You are confusing yourself........... Take a close look at the scenario again

You would apply the access list to outbound E1 because the packets are trying to 'get out' of E1 and travel to 172.45.2.2

If you apply it to inbound E1 then it would only block traffic coming into E1 from the 172.45.2.2 network, all traffic trying to get out of E1 would be allowed!

This is exactly what I needed.

I swear... I've been told that its my thinking like THIS that prevents me from passing my exams in the high 900's...

Thanks for ALL the help everyone!

APA

Glad to be of assistance......


Keep a positive frame of mind and you will always do well in your exams but remember that a score is just a score it doesn't mean you know less then someone who passes an exam with a perfect score..........
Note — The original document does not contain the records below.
This is an optimization exercise on Yosys and OpenROAD, whose aim is small area, a short achievable clock period and few clock cycles per item, not a production implementation. Function was checked by simulation only, so behaviour that the tests miss may differ from the original. Power and IR drop assume default switching activity.

==> flow/config.mk <==
export PLATFORM = sky130hd
export DESIGN_NAME = frc_enc
export DESIGN_NICKNAME = frc_enc
export VERILOG_FILES = /design/flow/design.v
export SDC_FILE = /design/flow/constraint.sdc
export NUM_CORES = 4
export LEC_CHECK = 0
export CAP_MARGIN = 20
export CORE_MARGIN = 2
export CORE_UTILIZATION = 40
export PLACE_DENSITY = 0.6
export SLEW_MARGIN = 20
==> flow/constraint.sdc <==
create_clock -name core_clock -period 25.0 [get_ports {clk}]
set_input_delay 5.0000 -clock core_clock [delete_from_list [all_inputs] [get_ports {clk}]]
set_output_delay 5.0000 -clock core_clock [all_outputs]
set_load 0.01 [all_outputs]
==> flow/design.v <==
module frc_enc (
    input  wire        clk,
    input  wire        rst,
    input  wire [4:0]  cfg_depth,    
    input  wire [2:0]  cfg_ratio,    
    input  wire [1:0]  cfg_ph,       
    input  wire [1:0]  cfg_pv,       
    input  wire        in_valid,
    output wire        in_ready,
    input  wire [15:0] in_data,
    output wire        out_valid,
    input  wire        out_ready,
    output wire [31:0] out_data,
    output wire        out_last
);
    localparam M_LOAD = 2'd0;
    localparam M_EVAL = 2'd1;
    localparam M_EMIT = 2'd2;
    localparam M_SAFE = 2'd3;
    localparam P_IDLE  = 2'd0;
    localparam P_CODES = 2'd1;
    localparam P_PAD   = 2'd2;
    reg  [4:0]  depth;
    reg  [2:0]  ratio;
    reg  [1:0]  ph_lg, pv_lg;
    reg  [10:0] bt;
    always @(*) begin
        case ({depth, ratio})
            8'd64: bt = {6'd16, 5'd3};
            8'd65: bt = {6'd10, 5'd2};
            8'd66: bt = {6'd8, 5'd1};
            8'd67: bt = {6'd6, 5'd1};
            8'd68: bt = {6'd5, 5'd1};
            8'd69: bt = {6'd4, 5'd0};
            8'd70: bt = {6'd4, 5'd0};
            8'd71: bt = {6'd4, 5'd0};
            8'd72: bt = {6'd18, 5'd4};
            8'd73: bt = {6'd12, 5'd2};
            8'd74: bt = {6'd9, 5'd2};
            8'd75: bt = {6'd7, 5'd1};
            8'd76: bt = {6'd6, 5'd1};
            8'd77: bt = {6'd4, 5'd0};
            8'd78: bt = {6'd4, 5'd0};
            8'd79: bt = {6'd4, 5'd0};
            8'd80: bt = {6'd20, 5'd4};
            8'd81: bt = {6'd13, 5'd3};
            8'd82: bt = {6'd10, 5'd2};
            8'd83: bt = {6'd8, 5'd1};
            8'd84: bt = {6'd6, 5'd1};
            8'd85: bt = {6'd5, 5'd1};
            8'd86: bt = {6'd5, 5'd1};
            8'd87: bt = {6'd5, 5'd1};
            8'd88: bt = {6'd22, 5'd5};
            8'd89: bt = {6'd14, 5'd3};
            8'd90: bt = {6'd11, 5'd2};
            8'd91: bt = {6'd8, 5'd1};
            8'd92: bt = {6'd7, 5'd1};
            8'd93: bt = {6'd5, 5'd1};
            8'd94: bt = {6'd5, 5'd1};
            8'd95: bt = {6'd5, 5'd1};
            8'd96: bt = {6'd24, 5'd5};
            8'd97: bt = {6'd16, 5'd3};
            8'd98: bt = {6'd12, 5'd2};
            8'd99: bt = {6'd9, 5'd2};
            8'd100: bt = {6'd8, 5'd1};
            8'd101: bt = {6'd6, 5'd1};
            8'd102: bt = {6'd6, 5'd1};
            8'd103: bt = {6'd6, 5'd1};
            8'd104: bt = {6'd26, 5'd6};
            8'd105: bt = {6'd17, 5'd4};
            8'd106: bt = {6'd13, 5'd3};
            8'd107: bt = {6'd10, 5'd2};
            8'd108: bt = {6'd8, 5'd1};
            8'd109: bt = {6'd6, 5'd1};
            8'd110: bt = {6'd6, 5'd1};
            8'd111: bt = {6'd6, 5'd1};
            8'd112: bt = {6'd28, 5'd6};
            8'd113: bt = {6'd18, 5'd4};
            8'd114: bt = {6'd14, 5'd3};
            8'd115: bt = {6'd11, 5'd2};
            8'd116: bt = {6'd9, 5'd2};
            8'd117: bt = {6'd7, 5'd1};
            8'd118: bt = {6'd7, 5'd1};
            8'd119: bt = {6'd7, 5'd1};
            8'd120: bt = {6'd30, 5'd7};
            8'd121: bt = {6'd20, 5'd4};
            8'd122: bt = {6'd15, 5'd3};
            8'd123: bt = {6'd12, 5'd2};
            8'd124: bt = {6'd10, 5'd2};
            8'd125: bt = {6'd7, 5'd1};
            8'd126: bt = {6'd7, 5'd1};
            8'd127: bt = {6'd7, 5'd1};
            8'd128: bt = {6'd32, 5'd7};
            8'd129: bt = {6'd21, 5'd5};
            8'd130: bt = {6'd16, 5'd3};
            8'd131: bt = {6'd12, 5'd2};
            8'd132: bt = {6'd10, 5'd2};
            8'd133: bt = {6'd8, 5'd1};
            8'd134: bt = {6'd8, 5'd1};
            8'd135: bt = {6'd8, 5'd1};
            default: bt = {depth, ratio, 3'd0};    
        endcase
    end
    wire [5:0]  nwords   = bt[10:5];                   
    wire [4:0]  safe_t   = bt[4:0];
    wire [4:0]  safe_sh  = depth - safe_t;
    wire [3:0]  qmax     = (depth > 5'd16) ? 4'd15 : depth[3:0] - 4'd1;
    wire [15:0] dtop     = 16'hFFFF >> (5'd16 - depth);
    wire [15:0] dmid     = 16'd1 << (depth - 5'd1);
    wire [13:0] cnt0     = 14'd137 - {3'b0, nwords, 5'b0};
    reg  [4:0]  cph;
    reg         in_ready_r;
    reg         first;         
    reg         ld_busy;       
    reg  [6:0]  lpos;          
    reg         wr_v;
    reg  [1:0]  wr_row;
    reg  [15:0] wr_d;
    wire        acc_in   = in_valid & in_ready_r;
    wire        last_smp = (lpos == 7'd127);
    wire        blk_done;      
    wire        hdr_go;        
    assign in_ready = in_ready_r;
    reg  [511:0] ring0, ring1, ring2, ring3;
    wire [15:0]  wdat = wr_d & dtop;
    always @(posedge clk) begin
        ring0 <= {ring0[15:0], ring0[511:16]};
        ring1 <= {ring1[15:0], ring1[511:16]};
        ring2 <= {ring2[15:0], ring2[511:16]};
        ring3 <= {ring3[15:0], ring3[511:16]};
        if (wr_v) begin
            case (wr_row)
                2'd0: ring0[495:480] <= wdat;
                2'd1: ring1[495:480] <= wdat;
                2'd2: ring2[495:480] <= wdat;
                default: ring3[495:480] <= wdat;
            endcase
        end
    end
    wire [15:0] x0 = ring0[15:0];           
    wire [15:0] x1 = ring1[511:496];        
    wire [15:0] x2 = ring2[495:480];        
    wire [15:0] x3 = ring3[479:464];        
    wire [15:0] xs0 = ring0[495:480];       
    wire [15:0] xs1 = ring1[479:464];       
    wire [15:0] xs2 = ring2[463:448];       
    wire [15:0] xs3 = ring3[447:432];       
    reg  [3:0]  q_run;                       
    reg  [3:0]  qu1, qu2, qu3;
    reg  [3:0]  qm0, qm1, qm2, qm3;          
    always @(posedge clk) begin
        qu1 <= q_run; qu2 <= qu1; qu3 <= qu2;
        qm0 <= q_run; qm1 <= qu1; qm2 <= qu2; qm3 <= qu3;
    end
    reg  [159:0] hv0, hv1, hv2, hv3;
    wire [15:0]  rec0, rec1, rec2, rec3;
    always @(posedge clk) begin
        hv0 <= {hv0[143:0], rec0};
        hv1 <= {hv1[143:0], rec1};
        hv2 <= {hv2[143:0], rec2};
        hv3 <= {hv3[143:0], rec3};
    end
    function [15:0] hsel(input [159:0] hv, input [3:0] k);
        hsel = hv[k * 16 +: 16];
    endfunction
    reg  [1:0]  ph1, ph2, ph3, pv2, pv3;
    always @(posedge clk) begin
        ph1 <= ph_lg; ph2 <= ph1; ph3 <= ph2;
        pv2 <= pv_lg; pv3 <= pv2;
    end
    wire [3:0]  phm1_0 = (4'd1 << ph_lg) - 4'd1;    
    wire [3:0]  phm1_1 = (4'd1 << ph1) - 4'd1;
    wire [3:0]  phm1_2 = (4'd1 << ph2) - 4'd1;
    wire [3:0]  phm1_3 = (4'd1 << ph3) - 4'd1;
    wire [3:0]  phv_1  = (4'd1 << ph1);             
    wire [3:0]  phv_2  = (4'd1 << ph2);
    wire [3:0]  phv_3  = (4'd1 << ph3);
    wire        pv1_2  = (pv2 == 2'd0);             
    wire        pv1_3  = (pv3 == 2'd0);
    wire [15:0] a0 = hsel(hv0, phm1_0);
    wire [15:0] a1 = hsel(hv1, phm1_1);
    wire [15:0] a2 = hsel(hv2, phm1_2);
    wire [15:0] a3 = hsel(hv3, phm1_3);
    wire [15:0] b1 = hv0[15:0];
    wire [15:0] c1 = hsel(hv0, phv_1);
    wire [15:0] b2 = pv1_2 ? hv1[15:0] : hv0[31:16];
    wire [15:0] c2 = pv1_2 ? hsel(hv1, phv_2) : hsel(hv0, phv_2 + 4'd1);
    wire [15:0] b3 = pv1_3 ? hv2[15:0] : hv1[31:16];
    wire [15:0] c3 = pv1_3 ? hsel(hv2, phv_3) : hsel(hv1, phv_3 + 4'd1);
    wire [4:0]  col0 = cph;
    wire [4:0]  col1 = cph - 5'd1;
    wire [4:0]  col2 = cph - 5'd2;
    wire [4:0]  col3 = cph - 5'd3;
    wire        lf0 = (col0 >> ph_lg) == 5'd0;
    wire        lf1 = (col1 >> ph1) == 5'd0;
    wire        lf2 = (col2 >> ph2) == 5'd0;
    wire        lf3 = (col3 >> ph3) == 5'd0;
    wire        tp1 = (pv_lg != 2'd0);
    wire        tp2 = pv2[1];
    wire        tp3 = pv3[1];
    wire [18:0] dh0, dh1, dh2, dh3;
    wire        sh0, sh1, sh2, sh3;
    frc_unit u0 (.x(x0), .a(a0), .b(16'd0), .c(16'd0), .topr(1'b1), .left(lf0),
                 .q(q_run), .dtop(dtop), .dmid(dmid), .rec(rec0), .dh(dh0), .sel(sh0));
    frc_unit u1 (.x(x1), .a(a1), .b(b1), .c(c1), .topr(tp1), .left(lf1),
                 .q(qu1), .dtop(dtop), .dmid(dmid), .rec(rec1), .dh(dh1), .sel(sh1));
    frc_unit u2 (.x(x2), .a(a2), .b(b2), .c(c2), .topr(tp2), .left(lf2),
                 .q(qu2), .dtop(dtop), .dmid(dmid), .rec(rec2), .dh(dh2), .sel(sh2));
    frc_unit u3 (.x(x3), .a(a3), .b(b3), .c(c3), .topr(tp3), .left(lf3),
                 .q(qu3), .dtop(dtop), .dmid(dmid), .rec(rec3), .dh(dh3), .sel(sh3));
    reg  [18:0] dr0, dr1, dr2, dr3;
    reg         sr0, sr1, sr2, sr3;
    always @(posedge clk) begin
        dr0 <= dh0; dr1 <= dh1; dr2 <= dh2; dr3 <= dh3;
        sr0 <= sh0; sr1 <= sh1; sr2 <= sh2; sr3 <= sh3;
    end
    wire [16:0] mw0, mw1, mw2, mw3;
    frc_mcalc mc0 (.dh(dr0), .sel(sr0), .q(qm0), .m(mw0));
    frc_mcalc mc1 (.dh(dr1), .sel(sr1), .q(qm1), .m(mw1));
    frc_mcalc mc2 (.dh(dr2), .sel(sr2), .q(qm2), .m(mw2));
    frc_mcalc mc3 (.dh(dr3), .sel(sr3), .q(qm3), .m(mw3));
    reg  [16:0] mr0, mr1, mr2, mr3;
    reg  [16:0] md0a, md0b, md0c, md1a, md1b, md2a;
    always @(posedge clk) begin
        mr0 <= mw0; mr1 <= mw1; mr2 <= mw2; mr3 <= mw3;
        md0a <= mr0; md0b <= md0a; md0c <= md0b;
        md1a <= mr1; md1b <= md1a;
        md2a <= mr2;
    end
    function [5:0] fcode(input [16:0] m, input [2:0] t);
        reg [16:0] u;
        begin
            u = m >> t;
            if (u < 17'd24) fcode = {1'b0, u[4:0]};
            else            fcode = 6'd40 - {3'b0, t};
        end
    endfunction
    reg  [13:0] acc [0:7];
    integer t;
    wire        rstart = (cph == 5'd5);
    always @(posedge clk) begin
        for (t = 0; t < 8; t = t + 1) begin
            acc[t] <= (rstart ? cnt0 + {t[6:0], 7'd0} : acc[t])
                    + {8'd0, fcode(md0c, t[2:0])} + {8'd0, fcode(md1b, t[2:0])}
                    + {8'd0, fcode(md2a, t[2:0])} + {8'd0, fcode(mr3, t[2:0])};
        end
    end
    function [17:0] pbest(input [17:0] l, input [17:0] r);    
        begin
            if (l[17] && (!r[17] || $signed(l[13:0]) <= $signed(r[13:0]))) pbest = l;
            else pbest = r;
        end
    endfunction
    wire [17:0] pl0 = {acc[0][13], 3'd0, acc[0]};
    wire [17:0] pl1 = {acc[1][13], 3'd1, acc[1]};
    wire [17:0] pl2 = {acc[2][13], 3'd2, acc[2]};
    wire [17:0] pl3 = {acc[3][13], 3'd3, acc[3]};
    wire [17:0] pl4 = {acc[4][13], 3'd4, acc[4]};
    wire [17:0] pl5 = {acc[5][13], 3'd5, acc[5]};
    wire [17:0] pl6 = {acc[6][13], 3'd6, acc[6]};
    wire [17:0] pl7 = {acc[7][13], 3'd7, acc[7]};
    reg  [17:0] pbh0, pbh1;
    wire [17:0] pbst = pbest(pbh0, pbh1);
    reg         pk_found;
    reg  [2:0]  pk_t;
    always @(posedge clk) begin
        if (rstart) begin
            pbh0 <= pbest(pbest(pl0, pl1), pbest(pl2, pl3));
            pbh1 <= pbest(pbest(pl4, pl5), pbest(pl6, pl7));
        end
        if (cph == 5'd6) begin
            pk_found <= pbst[17];
            pk_t     <= pbst[16:14];
        end
    end
    reg  [1:0]  mode;
    reg         cur_pass, pk_pass;
    reg  [3:0]  cur_q, pk_q;
    reg  [3:0]  qs;
    reg  [2:0]  ts;
    reg         hdr_pend;
    wire        rend = (cph == 5'd31);
    wire [6:0]  lpos_nx = lpos + {6'd0, acc_in};
    wire        load_end = acc_in & last_smp;
    always @(posedge clk) begin
        if (rst) begin
            mode     <= M_LOAD;
            cur_pass <= 1'b0;
            pk_pass  <= 1'b0;
            hdr_pend <= 1'b0;
            q_run    <= 4'd0;
        end else begin
            if (blk_done) begin
                mode <= M_LOAD;
            end else if (rend) begin
                case (mode)
                    M_LOAD: begin
                        if (load_end) begin
                            mode     <= M_EVAL;
                            pk_pass  <= cur_pass;
                            pk_q     <= 4'd0;
                            cur_pass <= 1'b1;
                            cur_q    <= cur_pass ? 4'd1 : 4'd0;
                            q_run    <= cur_pass ? 4'd1 : 4'd0;
                        end else begin
                            pk_pass  <= 1'b0;
                            cur_pass <= ld_busy && (lpos_nx == 7'd96);
                            cur_q    <= 4'd0;
                            q_run    <= 4'd0;
                        end
                    end
                    M_EVAL: begin
                        if (pk_pass && pk_found) begin
                            mode     <= M_EMIT;
                            qs       <= pk_q;
                            ts       <= pk_t;
                            q_run    <= pk_q;
                            hdr_pend <= 1'b1;
                            cur_pass <= 1'b0;
                            pk_pass  <= 1'b0;
                        end else if (pk_pass && pk_q == qmax) begin
                            mode     <= M_SAFE;
                            hdr_pend <= 1'b1;
                            cur_pass <= 1'b0;
                            pk_pass  <= 1'b0;
                        end else begin
                            pk_pass  <= cur_pass;
                            pk_q     <= cur_q;
                            cur_pass <= cur_pass && (cur_q != qmax);
                            cur_q    <= cur_q + 4'd1;
                            q_run    <= cur_q + 4'd1;
                        end
                    end
                    default: ;
                endcase
            end
            if (hdr_go) hdr_pend <= 1'b0;
        end
    end
    always @(posedge clk) begin
        if (rst) begin
            first      <= 1'b1;
            ld_busy    <= 1'b0;
            in_ready_r <= 1'b1;
            lpos       <= 7'd0;
            wr_v       <= 1'b0;
            cph        <= 5'd0;
        end else begin
            wr_v   <= acc_in;
            wr_row <= lpos[6:5];
            wr_d   <= in_data;
            if (first && acc_in) cph <= 5'd1;
            else                 cph <= cph + 5'd1;
            if (acc_in) begin
                lpos <= lpos + 7'd1;
                if (first) begin
                    first   <= 1'b0;
                    ld_busy <= 1'b1;
                    depth   <= cfg_depth;
                    ratio   <= cfg_ratio;
                    ph_lg   <= cfg_ph;
                    pv_lg   <= cfg_pv;
                end
                if (last_smp) ld_busy <= 1'b0;
            end
            if (blk_done) first <= 1'b1;
            if (acc_in)
                in_ready_r <= !last_smp;
            else if (first || blk_done)
                in_ready_r <= 1'b1;
            else if (ld_busy)
                in_ready_r <= (cph + 5'd1 == lpos[4:0]);
            else
                in_ready_r <= 1'b0;
        end
    end
    reg  [79:0] pacc;
    reg  [6:0]  fill;
    reg  [5:0]  wcnt;
    reg  [5:0]  pnw;
    reg  [1:0]  pst;
    reg  [7:0]  epos;           
    reg  [6:0]  cpos;           
    reg         creg_v, creg_end;
    reg  [40:0] creg_val;
    reg  [5:0]  creg_len;
    reg  [1:0]  fcnt;           
    reg  [32:0] f0, f1;
    wire        push_ok  = (fcnt != 2'd2);
    wire        word_rdy = (fill >= 7'd32) || (pst == P_PAD && wcnt != pnw);
    wire        push     = word_rdy && push_ok;
    wire [6:0]  fill_rm  = push ? ((fill >= 7'd32) ? fill - 7'd32 : 7'd0) : fill;
    wire [79:0] pacc_rm  = push ? {pacc[47:0], 32'd0} : pacc;
    wire        w_last   = (wcnt == pnw - 6'd1);
    wire [1:0]  erow = epos[6:5];
    wire [4:0]  ecol = epos[4:0];
    wire [4:0]  ocol = cph - 5'd2 - {3'd0, erow};
    reg  [16:0] em;
    reg  [15:0] ex;
    always @(*) begin
        case (erow)
            2'd0: begin em = mr0; ex = xs0; end
            2'd1: begin em = mr1; ex = xs1; end
            2'd2: begin em = mr2; ex = xs2; end
            default: begin em = mr3; ex = xs3; end
        endcase
    end
    wire        take   = creg_v && (fill_rm <= 7'd39);
    wire        rfail  = creg_v && !take;
    assign      hdr_go = hdr_pend && (pst == P_IDLE);
    wire        offer  = (pst == P_CODES) && !epos[7] && (ocol == ecol) &&
                         (mode == M_EMIT || mode == M_SAFE);
    assign      blk_done = take && creg_end;
    reg  [40:0] code_val;
    reg  [5:0]  code_len;
    wire [16:0] u_e   = em >> ts;
    wire [16:0] tmask = (17'd1 << ts) - 17'd1;
    always @(*) begin
        if (hdr_go) begin
            if (mode == M_SAFE) begin
                code_val = 41'd1;
                code_len = 6'd2;
            end else begin
                code_val = {31'd0, 2'b00, qs, 1'b0, ts};
                code_len = 6'd10;
            end
        end else if (mode == M_SAFE) begin
            code_val = {25'd0, ex >> safe_sh};
            code_len = {1'b0, safe_t};
        end else if (u_e < 17'd24) begin
            code_val = ((41'd1 << u_e[4:0]) - 41'd1) << ({1'b0, ts} + 4'd1) | {24'd0, em & tmask};
            code_len = u_e[5:0] + 6'd1 + {3'b0, ts};
        end else begin
            code_val = {24'hFFFFFF, em};
            code_len = 6'd41;
        end
    end
    always @(posedge clk) begin
        if (rst) begin
            creg_v <= 1'b0;
            pst    <= P_IDLE;
            epos   <= 8'd0;
        end else begin
            if (hdr_go) begin
                creg_v   <= 1'b1;
                creg_end <= 1'b0;
                pst      <= P_CODES;
                pnw      <= nwords;
                epos     <= 8'd0;
            end else if (rfail) begin
                creg_v <= 1'b0;
                epos   <= {1'b0, cpos};
            end else if (offer) begin
                creg_v   <= 1'b1;
                creg_end <= (epos == 8'd127);
                cpos     <= epos[6:0];
                epos     <= epos + 8'd1;
            end else begin
                creg_v <= 1'b0;
            end
            if (hdr_go || (!rfail && offer)) begin
                creg_val <= code_val;
                creg_len <= code_len;
            end
            if (blk_done) pst <= P_PAD;
            if (push && w_last) pst <= P_IDLE;
        end
    end
    wire [6:0]  ins_sh = 7'd80 - fill_rm - {1'b0, creg_len};
    wire [79:0] ins    = {39'd0, creg_val} << ins_sh;
    always @(posedge clk) begin
        if (rst) begin
            pacc <= 80'd0;
            fill <= 7'd0;
            wcnt <= 6'd0;
        end else begin
            pacc <= take ? (pacc_rm | ins) : pacc_rm;
            fill <= take ? fill_rm + {1'b0, creg_len} : fill_rm;
            if (push) wcnt <= wcnt + 6'd1;
            if (push && w_last) begin
                wcnt <= 6'd0;
                fill <= 7'd0;
                pacc <= 80'd0;
            end
        end
    end
    wire        pop = (fcnt != 2'd0) && out_ready;
    wire [32:0] pword = {w_last, pacc[79:48]};
    always @(posedge clk) begin
        if (rst) begin
            fcnt <= 2'd0;
        end else begin
            case ({push, pop})
                2'b10: begin
                    if (fcnt == 2'd0) f0 <= pword; else f1 <= pword;
                    fcnt <= fcnt + 2'd1;
                end
                2'b01: begin
                    f0   <= f1;
                    fcnt <= fcnt - 2'd1;
                end
                2'b11: begin
                    if (fcnt == 2'd1) f0 <= pword;
                    else begin f0 <= f1; f1 <= pword; end
                end
                default: ;
            endcase
        end
    end
    assign out_valid = (fcnt != 2'd0);
    assign out_data  = f0[31:0];
    assign out_last  = f0[32];
endmodule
At the end of the day real hands on experience beats everything else!!!!

gabrielbtoledo

When I was in class, my teacher taught me to think this way to understand In - Out ACLs.
Sit your butt into the router and you will be able to see what is IN and what is OUT.
Imagine yourself being the router, so you can visualize from where the packets are coming and going.
In this scenario, if you sit into the router, you will see why can't be in and has to be out. You are receiving packets from another port and will send out through a different one.